Source: an optimization exercise on an open RTL-to-GDS flow (aim: small area and a short achievable clock period). Production flows keep margins and buffers that such runs may drop. Where RTL was checked, it was by simulation tests only, not by an equivalence proof against the original.

==> v22: inputs <==
==> flow/design.v <==
module ALU( clk, rst, sw, c, d, led, dp );
  input [15:0] sw;
  input clk;
  input rst;
  output reg dp;
  output reg [0:6] c;
  output reg [3:0] d;
  output [15:0] led;
  reg led15, led14, led13;
  assign led = {led15, led14, led13, 13'b0};
  reg [15:0] s;       
  reg [15:0] p;       
  reg [3:0]  m;       
  reg [4:0]  k;       
  wire first = (m == 4'd10);
  function [16:0] addc(input [15:0] a, input [15:0] b, input ci);
    integer i;
    reg cy;
    begin
      cy = ci;
      for (i = 0; i < 16; i = i + 1) begin
        addc[i] = a[i] ^ b[i] ^ cy;
        cy = (a[i] & b[i]) | (cy & (a[i] ^ b[i]));
      end
      addc[16] = cy;
    end
  endfunction
  function [11:0] cneg12(input [11:0] a, input ng);
    integer i;
    reg cy;
    begin
      cy = ng;
      for (i = 0; i < 12; i = i + 1) begin
        cneg12[i] = (a[i] ^ ng) ^ cy;
        cy = cy & (a[i] ^ ng);
      end
    end
  endfunction
  function [15:0] cneg16(input [15:0] a, input ng);
    integer i;
    reg cy;
    begin
      cy = ng;
      for (i = 0; i < 16; i = i + 1) begin
        cneg16[i] = (a[i] ^ ng) ^ cy;
        cy = cy & (a[i] ^ ng);
      end
    end
  endfunction
  function ovf(input [15:0] x);
    begin
      if (x[15])
        ovf = (x[14:0] <= 15'd22768);
      else
        ovf = (x[14:0] >= 15'd10000);
    end
  endfunction
  wire [5:0] sa = s[15:10];
  wire [5:0] sb = s[9:4];
  wire [2:0] scmd = s[3:1];
  wire       sfp  = s[0];
  wire       fpmd = sfp & (scmd[2:1] == 2'b01);
  wire [5:0] ua = cneg12({6'b0, sa}, sa[5]);    
  wire [5:0] ub = cneg12({6'b0, sb}, sb[5]);
  wire sa32 = (sa == 6'b100000);
  wire sb32 = (sb == 6'b100000);
  wire qneg = fpmd ? (sa32 ^ sb32) : (sa[5] ^ sb[5]);
  reg [10:0] mag_mul;
  always @* begin : mulblk
    reg [10:0] acc;
    integer i;
    acc = 0;
    for (i = 0; i < 5; i = i + 1)
      if (ub[i]) acc = addc({5'b0, acc}, {11'b0, ua[4:0]} << i, 1'b0);
    if (ua[5]) acc = {ub[4:0], 5'b0} | {ub[5], 10'b0};
    else if (ub[5]) acc = {ua[4:0], 5'b0};
    mag_mul = acc;
  end
  reg [5:0] uq;
  reg [5:0] ur;
  always @* begin : divblk
    reg [6:0] r;
    reg [16:0 ] t;
    integer j;
    r = 0;
    for (j = 5; j >= 0; j = j - 1) begin
      r = {r[5:0], ua[j]};
      t = addc({9'b0, r}, {9'h1ff, ~{1'b0, ub}}, 1'b1);    
      uq[j] = t[16];
      if (t[16]) r = t[6:0];
    end
    ur = r[5:0];
  end
  wire [11:0] mag = (scmd == 3'd2) ? {1'b0, mag_mul} :
                    (scmd == 3'd3) ? {6'b0, uq} :
                    (sb == 6'd0)   ? 12'd0 : {6'b0, ur};
  wire        mneg = (scmd == 3'd4) ? sa[5] : qneg;
  wire [11:0] mres = cneg12(mag, mneg);
  wire [16:0] as_full = addc({{10{sa[5]}}, sa}, {{10{sb[5]}}, sb} ^ {16{scmd[0]}}, scmd[0]);
  wire [6:0]  asr = as_full[6:0];
  reg [5:0] shr;
  always @* begin : shrblk
    integer i;
    for (i = 0; i < 6; i = i + 1)
      shr[i] = ({26'b0, sb} + i <= 5) ? sa[i + sb] : sa[5];
  end
  wire [15:0] sxa = {{10{sa[5]}}, sa};
  wire [15:0] shl = sxa << sb;
  reg [15:0] fct;
  always @* begin
    case (sa[2:0])
      3'd0, 3'd1: fct = sfp ? 16'd12    : 16'd1;
      3'd2: fct = sfp ? 16'd25    : 16'd2;
      3'd3: fct = sfp ? 16'd75    : 16'd6;
      3'd4: fct = sfp ? 16'd300   : 16'd24;
      3'd5: fct = sfp ? 16'd1500  : 16'd120;
      3'd6: fct = sfp ? 16'd9000  : 16'd720;
      default: fct = sfp ? 16'd63000 : 16'd5040;
    endcase
  end
  reg [15:0] arith;
  always @* begin
    case (scmd)
      3'd0, 3'd1: arith = {{9{asr[6]}}, asr};
      3'd2, 3'd3, 3'd4: arith = {{4{mres[11]}}, mres};
      3'd5: arith = {{10{shr[5]}}, shr};
      3'd6: arith = shl;
      default: arith = (sa[5:3] == 3'b000) ? fct : 16'd0;
    endcase
  end
  wire [15:0] out = (first | led15 | led14) ? 16'd0 : arith;
  wire [5:0] A = sw[15:10];
  wire [5:0] B = sw[9:4];
  wire [2:0] cmd = sw[3:1];
  wire fp = sw[0];
  wire ov_out  = ovf(out);
  wire ov_outl = ovf({out[12:0], 3'b000});
  wire bz = (B == 6'd0);
  wire sgn = A[5] ^ B[5];
  reg ov, neg;
  always @* begin
    ov  = ov_out;
    neg = out[15];
    case (cmd)
      3'd7: begin ov = ~A[5] & (A[4] | A[3]); neg = 1'b0; end
      3'd5, 3'd6: if (bz) begin ov = 1'b0; neg = A[5]; end
      3'd2: if (fp) begin ov = 1'b0; neg = sgn; end
      3'd3: if (fp) begin ov = ov_outl; neg = sgn | out[12]; end
      default: ;
    endcase
  end
  reg [15:0] res;
  always @* begin
    res = p;
    case (scmd)
      3'd7: res = sa[5] ? 16'd0 : (sa[4:3] != 2'b00) ? 16'd10000 :
                  (sa[2:0] == 3'd0 || sa[2:0] == 3'd1) ? 16'd1 :
                  (sa[2:0] == 3'd2) ? 16'd2 : (sa[2:0] == 3'd3) ? 16'd6 :
                  (sa[2:0] == 3'd4) ? 16'd24 : (sa[2:0] == 3'd5) ? 16'd120 :
                  (sa[2:0] == 3'd6) ? 16'd720 : 16'd5040;
      3'd5, 3'd6: if (sb == 6'd0) res = {{10{sa[5]}}, sa};
      3'd2: if (sfp) res = {3'b000, p[15:3]};
      3'd3: if (sfp) res = {p[12:0], 3'b000};
      default: ;
    endcase
  end
  wire [15:0] ab = cneg16(res, res[15]);
  reg [4:0] fq;    
  always @* begin
    case (ab[2:0])
      3'd0: fq = 5'd0;     
      3'd1: fq = 5'd3;     
      3'd2: fq = 5'd6;     
      3'd3: fq = 5'd9;     
      3'd4: fq = 5'd12;    
      3'd5: fq = 5'd13;    
      3'd6: fq = 5'd18;    
      default: fq = 5'd21;  
    endcase
  end
  reg [1:0] f01;   
  always @* begin
    case (ab[2:0])
      3'd2, 3'd3: f01 = 2'd1;
      3'd4: f01 = 2'd2;
      3'd6, 3'd7: f01 = 2'd3;
      default: f01 = 2'd0;
    endcase
  end
  wire [15:0] y = {3'b000, ab[15:3]};
  wire [16:0] t1 = addc(y, {y[11:0], 4'b0}, 1'b0);
  wire [16:0] t2 = addc(t1[15:0], {y[12:0], 3'b0}, 1'b0);
  wire [16:0] t3 = addc(t2[15:0], {11'b0, fq}, 1'b0);
  wire [15:0] num = sfp ? {t3[13:0], f01} : ab;
  function [4:0] dcell(input [3:0] r, input b);
    begin
      dcell[4] = r[3] | (r[2] & (r[1] | r[0]));
      dcell[3] = (r[2] & ~r[1] & ~r[0]) | (r[3] & r[0]);
      dcell[2] = (r[1] & (~r[2] | r[0])) | (r[3] & ~r[0]);
      dcell[1] = (~r[3] & ~r[2] & r[0]) | (r[2] & r[1] & ~r[0]) | (r[3] & ~r[0]);
      dcell[0] = b;
    end
  endfunction
  reg [3:0] r0, r1, r2, r3;
  always @* begin : bcdblk
    reg [12:0] q1;
    reg [9:0] q2;
    reg [6:0] q3;
    reg [4:0] o;
    integer i;
    r0 = {1'b0, num[15:13]};
    for (i = 12; i >= 0; i = i - 1) begin o = dcell(r0, num[i]); q1[i] = o[4]; r0 = o[3:0]; end
    r1 = {1'b0, q1[12:10]};
    for (i = 9; i >= 0; i = i - 1) begin o = dcell(r1, q1[i]); q2[i] = o[4]; r1 = o[3:0]; end
    r2 = {1'b0, q2[9:7]};
    for (i = 6; i >= 0; i = i - 1) begin o = dcell(r2, q2[i]); q3[i] = o[4]; r2 = o[3:0]; end
    r3 = {1'b0, q3[6:4]};
    for (i = 3; i >= 0; i = i - 1) begin o = dcell(r3, q3[i]); r3 = o[3:0]; end
  end
  reg [1:0] sel;
  always @* begin
    case (k)
      5'd0, 5'd5, 5'd6, 5'd12, 5'd18, 5'd19, 5'd25, 5'd31: sel = 2'd3;
      5'd4, 5'd10, 5'd11, 5'd17, 5'd23, 5'd24, 5'd29, 5'd30: sel = 2'd2;
      5'd2, 5'd3, 5'd9, 5'd15, 5'd16, 5'd21, 5'd22, 5'd28: sel = 2'd1;
      default: sel = 2'd0;
    endcase
    if (first) sel = 2'd0;
  end
  wire [3:0] dig = first ? 4'd0 :
                   (sel == 2'd0) ? r0 : (sel == 2'd1) ? r1 : (sel == 2'd2) ? r2 : r3;
  function [0:6] seg( input [3:0] x );
    case( x )
      4'd0: seg = 7'b0000001;
      4'd1: seg = 7'b1001111;
      4'd2: seg = 7'b0010010;
      4'd3: seg = 7'b0000110;
      4'd4: seg = 7'b1001100;
      4'd5: seg = 7'b0100100;
      4'd6: seg = 7'b0100000;
      4'd7: seg = 7'b0001111;
      4'd8: seg = 7'b0000000;
      4'd9: seg = 7'b0000100;
      default: seg = 7'b0000001;
    endcase
  endfunction
  wire refresh = (m == 4'd0) | first;
  always @(posedge clk) begin
    s <= sw;
    p <= out;
    if (rst) begin
      led15 <= 0;
      led14 <= 0;
      led13 <= 0;
      m <= 4'd10;
      k <= 5'd0;
      c <= 0;
      d <= 4'b1111;
      dp <= 1;
    end else begin
      led15 <= ov;
      led14 <= (cmd == 3'd3) & bz;
      led13 <= neg;
      m <= (m == 4'd9) ? 4'd0 : (first ? 4'd1 : m + 4'd1);
      if (m == 4'd9) k <= k + 5'd1;
      if (refresh) begin
        c <= seg(dig);
        d <= ~(4'b0001 << sel);
        dp <= ~((sel == 2'd2) & fp);
      end
    end
  end
endmodule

----

#### How to complete this task:
Please give the number of lines in the listing above where "dcell" appears, and nothing else.

#### Solution for this exercise:
10